Dr. Skuban:  The patient’s physician, ophthalmologist, or retinal specialist may be an excellent resource. This study is listed on the ClinicalTrials.gov website, and our team is working on a study-specific website that will contain more information.

If You’re Interested in Joining a Clinical Trial…

BrightFocus:  Do you anticipate that danicopan will be effective for geography atrophy exclusively, or possibly also for wet AMD?

Dr. Vardi: We are testing danicopan for GA. This is where the science leads us. There is some proof that complement is part of the dysregulation in wet AMD, as well, but that needs further assessment in scientific research.

At the end of the day, the drug will work on both eyes even though, in some cases, only one eye will qualify for the study. We do expect to have patients with dry AMD in the qualifying eye and potentially wet AMD in the other eye, so we will generate data that would be very interesting for us and also for the scientific community – to see how a systemic complement inhibitor, in this case, may affect wet AMD.

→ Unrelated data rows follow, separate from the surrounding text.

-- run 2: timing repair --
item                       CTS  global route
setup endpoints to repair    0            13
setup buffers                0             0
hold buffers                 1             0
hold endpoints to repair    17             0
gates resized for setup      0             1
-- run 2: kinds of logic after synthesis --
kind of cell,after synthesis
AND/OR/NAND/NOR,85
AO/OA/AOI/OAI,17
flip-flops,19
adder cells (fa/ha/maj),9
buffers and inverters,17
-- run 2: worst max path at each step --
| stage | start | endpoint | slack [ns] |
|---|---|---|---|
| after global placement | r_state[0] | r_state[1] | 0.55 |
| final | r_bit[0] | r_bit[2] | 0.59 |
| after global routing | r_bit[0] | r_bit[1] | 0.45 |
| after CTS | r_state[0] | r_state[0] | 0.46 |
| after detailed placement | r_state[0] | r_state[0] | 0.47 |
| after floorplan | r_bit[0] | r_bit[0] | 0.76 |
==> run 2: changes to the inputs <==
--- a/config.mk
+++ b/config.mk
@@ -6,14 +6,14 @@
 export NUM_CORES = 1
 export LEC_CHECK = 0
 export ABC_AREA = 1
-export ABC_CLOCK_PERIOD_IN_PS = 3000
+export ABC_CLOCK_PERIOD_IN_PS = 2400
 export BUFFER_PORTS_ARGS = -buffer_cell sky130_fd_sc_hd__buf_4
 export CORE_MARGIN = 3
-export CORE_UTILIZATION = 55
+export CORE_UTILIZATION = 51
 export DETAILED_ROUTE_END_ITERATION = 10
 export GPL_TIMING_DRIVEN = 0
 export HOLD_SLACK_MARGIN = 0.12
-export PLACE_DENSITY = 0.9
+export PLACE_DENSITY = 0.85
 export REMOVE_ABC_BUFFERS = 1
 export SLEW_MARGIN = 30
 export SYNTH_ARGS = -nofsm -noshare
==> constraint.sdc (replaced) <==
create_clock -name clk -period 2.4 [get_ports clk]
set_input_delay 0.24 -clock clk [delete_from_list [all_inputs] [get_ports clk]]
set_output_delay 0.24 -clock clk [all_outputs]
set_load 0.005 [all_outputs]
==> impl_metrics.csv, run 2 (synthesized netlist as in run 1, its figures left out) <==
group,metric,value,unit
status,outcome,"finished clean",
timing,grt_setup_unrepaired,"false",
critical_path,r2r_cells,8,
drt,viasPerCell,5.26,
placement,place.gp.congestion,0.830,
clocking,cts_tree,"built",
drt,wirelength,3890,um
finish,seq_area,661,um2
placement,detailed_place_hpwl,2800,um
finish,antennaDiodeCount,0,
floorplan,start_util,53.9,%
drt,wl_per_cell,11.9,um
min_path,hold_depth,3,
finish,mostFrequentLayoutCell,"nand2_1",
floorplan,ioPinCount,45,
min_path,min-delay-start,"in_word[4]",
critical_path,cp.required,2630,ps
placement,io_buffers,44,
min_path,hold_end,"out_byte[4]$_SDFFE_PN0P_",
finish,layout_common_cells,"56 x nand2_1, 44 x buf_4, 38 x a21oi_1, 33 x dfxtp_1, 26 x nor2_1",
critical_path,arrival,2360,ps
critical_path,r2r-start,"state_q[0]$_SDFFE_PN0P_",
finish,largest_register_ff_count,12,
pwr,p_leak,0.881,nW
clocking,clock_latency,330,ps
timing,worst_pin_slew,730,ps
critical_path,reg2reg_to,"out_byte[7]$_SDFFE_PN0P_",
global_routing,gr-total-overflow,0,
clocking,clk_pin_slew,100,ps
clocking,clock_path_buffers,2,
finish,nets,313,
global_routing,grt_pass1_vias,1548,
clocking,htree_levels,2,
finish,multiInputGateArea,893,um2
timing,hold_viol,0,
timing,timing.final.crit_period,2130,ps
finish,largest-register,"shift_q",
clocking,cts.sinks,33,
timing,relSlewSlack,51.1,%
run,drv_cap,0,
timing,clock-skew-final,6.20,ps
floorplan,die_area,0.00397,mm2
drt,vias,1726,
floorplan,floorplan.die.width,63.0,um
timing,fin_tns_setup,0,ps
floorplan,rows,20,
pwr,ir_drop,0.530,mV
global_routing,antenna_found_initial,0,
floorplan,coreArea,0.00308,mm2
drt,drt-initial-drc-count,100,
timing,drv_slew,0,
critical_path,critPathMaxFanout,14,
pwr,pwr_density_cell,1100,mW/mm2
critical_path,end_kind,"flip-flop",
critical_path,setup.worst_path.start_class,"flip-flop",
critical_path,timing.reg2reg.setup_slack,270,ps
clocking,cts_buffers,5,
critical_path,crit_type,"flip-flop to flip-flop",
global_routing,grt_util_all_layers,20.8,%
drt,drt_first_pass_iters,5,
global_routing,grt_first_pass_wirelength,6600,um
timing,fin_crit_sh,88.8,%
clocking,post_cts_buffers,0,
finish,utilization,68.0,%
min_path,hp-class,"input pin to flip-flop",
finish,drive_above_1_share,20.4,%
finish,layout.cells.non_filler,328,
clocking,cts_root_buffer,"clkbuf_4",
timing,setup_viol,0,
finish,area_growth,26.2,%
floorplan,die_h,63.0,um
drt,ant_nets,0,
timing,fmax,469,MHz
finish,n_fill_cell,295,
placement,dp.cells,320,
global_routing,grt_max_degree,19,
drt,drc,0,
File: src/rtl/pq_op_scheduler_if.sv
// Stream, result and queue-side signals of the op scheduler.
// The slave modport is the scheduler's view.
interface pq_op_scheduler_if
  import pq_pkg::*;
#(
  parameter int DATA_WIDTH = PQ_DATA_WIDTH
);

  logic                  i_push_valid;
  logic                  o_push_ready;
  logic [DATA_WIDTH-1:0] i_push_data;
  logic                  i_pop_req_valid;
  logic                  o_pop_req_ready;
  logic                  o_pop_valid;
  logic [DATA_WIDTH-1:0] o_pop_data;
  logic                  i_pop_ready;
  logic                  o_q_wrt;
  logic                  o_q_read;
  logic [DATA_WIDTH-1:0] o_q_data;
  logic                  i_q_full;
  logic                  i_q_empty;
  logic [DATA_WIDTH-1:0] i_q_data;

  modport slave (
    input  i_push_valid, i_push_data,
    input  i_pop_req_valid, i_pop_ready,
    input  i_q_full, i_q_empty, i_q_data,
    output o_push_ready, o_pop_req_ready,
    output o_pop_valid, o_pop_data,
    output o_q_wrt, o_q_read, o_q_data
  );

  modport master (
    output i_push_valid, i_push_data,
    output i_pop_req_valid, i_pop_ready,
    output i_q_full, i_q_empty, i_q_data,
    input  o_push_ready, o_pop_req_ready,
    input  o_pop_valid, o_pop_data,
    input  o_q_wrt, o_q_read, o_q_data
  );

endinterface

Discovery of New Drugs Depends on Early Research Funding

BrightFocus:  How does early-stage research — also called “basic” research — figure into drug development?

Dr. Vardi: Science is where concepts end up being tested, hypotheses generated, and then we — in the drug development space — take these ideas and move them forward. But basic science is where it all starts.

In order for us to think that danicopan could work in geographic atrophy, we had to rely on a lot of science that was generated by organizations, such as BrightFocus. I want to thank BrightFocus for their investment in areas in which so much unmet need exists.

In order for us to think that danicopan could work in geographic atrophy, we had to rely on a lot of science that was generated by organizations, such as BrightFocus. I want to thank BrightFocus for their investment in areas in which so much unmet need exists.

Dr. Moshe Vardi

BrightFocus:  Are there any other thoughts you’d like to share about what’s ahead?

Dr. Vardi: In GA, there are no current available treatments, but there is a lot going on in research and development, and we are very hopeful that in the near to intermediate future, there will be something for the treatment of geographic atrophy.

Dr. Skuban:  It is a very promising field. We are really happy to have been able to share some of that today.